What you need to do =>
Your task is to copy every line of the entries that contains "buffers".

Information supplied =>
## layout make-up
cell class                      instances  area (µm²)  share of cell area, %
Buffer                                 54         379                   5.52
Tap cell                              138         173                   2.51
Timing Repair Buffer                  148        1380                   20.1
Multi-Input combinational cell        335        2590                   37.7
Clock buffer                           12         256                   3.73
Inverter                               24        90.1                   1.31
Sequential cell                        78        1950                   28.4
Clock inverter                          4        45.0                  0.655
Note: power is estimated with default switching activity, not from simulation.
===== src/rtl/sdram_pkg.sv =====
// Shared types and default widths for the SDRAM write-path blocks.
package sdram_pkg;
  localparam int SDRAM_DATA_SZ    = 32;
  localparam int SDRAM_ADDR_SZ    = 10;
  localparam int SDRAM_LEN_SZ     = 4;
  localparam int SDRAM_GAP_CNT_SZ = 4;

  localparam logic SDRAM_CMD_BEAT = 1'b1;
  localparam logic SDRAM_CMD_NOP  = 1'b0;

  typedef enum logic [1:0] {
    IDLE  = 2'd0,
    BURST = 2'd1,
    GAP   = 2'd2
  } sdram_seq_state_e;
endpackage
===== src/rtl/cpu_debug_ctrl_pkg.sv =====
// Shared types and constants for the CPU debug controller: FSM states,
// monitor window offsets and status register bit positions.
package cpu_debug_ctrl_pkg;

  typedef enum logic [2:0] {
    ST_RUN,
    ST_STOP,
    ST_ARMED,
    ST_STEPPING,
    ST_RESETSTEP
  } dbg_state_e;

  // Offsets 0..6 are acc, x, y, sp, pcl, pch, sr in that order.
  localparam logic [3:0] OFF_REG_LAST = 4'd6;
  localparam logic [3:0] OFF_STATUS   = 4'd7;

  localparam int STAT_STOPPED_BIT = 7;
  localparam int STAT_BP_BIT      = 6;
  localparam int STAT_STEP_BIT    = 5;

endpackage


===== src/rtl/cpu_debug_ctrl_nmi_pulse_gen.sv =====
// Fixed-width active-low NMI pulse generator; a new fire request restarts
// the count so the pulse always ends NMI_LEN cycles after the last request.
module nmi_pulse_gen #(
  parameter int NMI_LEN = 4
) (
  input  logic clk,
  input  logic rst_n,
  input  logic fire,
  output logic nmi_n
);

  localparam int CW = $clog2(NMI_LEN + 1);

  logic [CW-1:0] cnt_q, cnt_d;

  always_comb begin
    cnt_d = cnt_q;
    if (fire) begin
      cnt_d = CW'(NMI_LEN);
    end else if (cnt_q != '0) begin
      cnt_d = cnt_q - CW'(1);
    end
  end

  always_ff @(posedge clk or negedge rst_n) begin
    if (!rst_n) begin
      cnt_q <= '0;
    end else begin
      cnt_q <= cnt_d;
    end
  end

  assign nmi_n = (cnt_q == '0);

endmodule
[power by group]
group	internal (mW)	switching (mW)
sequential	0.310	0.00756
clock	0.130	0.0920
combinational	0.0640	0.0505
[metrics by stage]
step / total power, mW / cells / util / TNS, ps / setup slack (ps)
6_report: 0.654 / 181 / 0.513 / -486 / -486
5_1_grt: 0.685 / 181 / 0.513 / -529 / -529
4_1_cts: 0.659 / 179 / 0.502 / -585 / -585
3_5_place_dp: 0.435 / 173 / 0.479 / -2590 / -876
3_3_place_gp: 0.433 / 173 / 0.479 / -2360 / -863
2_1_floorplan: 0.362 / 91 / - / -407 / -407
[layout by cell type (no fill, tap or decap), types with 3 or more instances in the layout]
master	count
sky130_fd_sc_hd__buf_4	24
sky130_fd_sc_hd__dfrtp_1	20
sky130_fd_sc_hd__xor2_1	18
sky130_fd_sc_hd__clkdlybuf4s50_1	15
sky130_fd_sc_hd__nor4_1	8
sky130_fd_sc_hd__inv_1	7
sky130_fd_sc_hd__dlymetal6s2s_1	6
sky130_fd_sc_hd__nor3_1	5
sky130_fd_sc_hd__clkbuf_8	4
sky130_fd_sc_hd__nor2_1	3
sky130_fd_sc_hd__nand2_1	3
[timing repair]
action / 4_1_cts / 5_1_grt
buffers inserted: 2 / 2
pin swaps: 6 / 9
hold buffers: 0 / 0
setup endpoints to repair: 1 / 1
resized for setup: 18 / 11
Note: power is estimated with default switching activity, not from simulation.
### src/rtl/p2s_pkg.sv
// p2s_pkg: shared definitions for the serial word link (p2s_tx / s2p side).
//   - default parallel word width and length-field width
//   - transmitter state encodings and state enum
package p2s_pkg;

  localparam int P2S_WIDTH = 16;
  localparam int P2S_LEN_W = 4;

  localparam logic [1:0] ST_IDLE   = 2'd0;
  localparam logic [1:0] ST_SHIFT  = 2'd1;
  localparam logic [1:0] ST_PARITY = 2'd2;
  localparam logic [1:0] ST_DONE   = 2'd3;

  typedef enum logic [1:0] {
    IDLE   = ST_IDLE,
    SHIFT  = ST_SHIFT,
    PARITY = ST_PARITY,
    DONE   = ST_DONE
  } p2s_state_t;

endpackage

### src/rtl/p2s_shift_reg.sv
// p2s_shift_reg: loadable left-shift register plus bit down-counter.
// The register holds the bits still waiting behind the one currently on the
// line, so its MSB tap is the next bit to transmit.
// Ports:
//   clk, reset      : clock (posedge), async active-high reset
//   load            : load load_data / load_count
//   shift           : shift left by one (zero fill) and decrement count
//   load_data       : bits following the first transmitted bit, MSB-aligned
//   load_count      : number of bits in the word
//   next_msb        : MSB tap (next bit to go out)
//   count_one       : count == 1 (last bit currently on the line)
//   count_zero      : count == 0
module p2s_shift_reg #(
  parameter int WIDTH = 16,
  parameter int LEN_W = 4
) (
  input  logic             clk,
  input  logic             reset,
  input  logic             load,
  input  logic             shift,
  input  logic [WIDTH-2:0] load_data,
  input  logic [LEN_W-1:0] load_count,
  output logic             next_msb,
  output logic             count_one,
  output logic             count_zero
);

  logic [WIDTH-2:0] sreg;
  logic [LEN_W-1:0] count;

  always_ff @(posedge clk or posedge reset) begin
    if (reset) begin
      sreg  <= '0;
      count <= '0;
    end else if (load) begin
      sreg  <= load_data;
      count <= load_count;
    end else if (shift) begin
      sreg  <= {sreg[WIDTH-3:0], 1'b0};
      count <= count - LEN_W'(1);
    end
  end

  assign next_msb   = sreg[WIDTH-2];
  assign count_one  = (count == LEN_W'(1));
  assign count_zero = (count == '0);

endmodule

Answer below =>
buffers inserted: 2 / 2
hold buffers: 0 / 0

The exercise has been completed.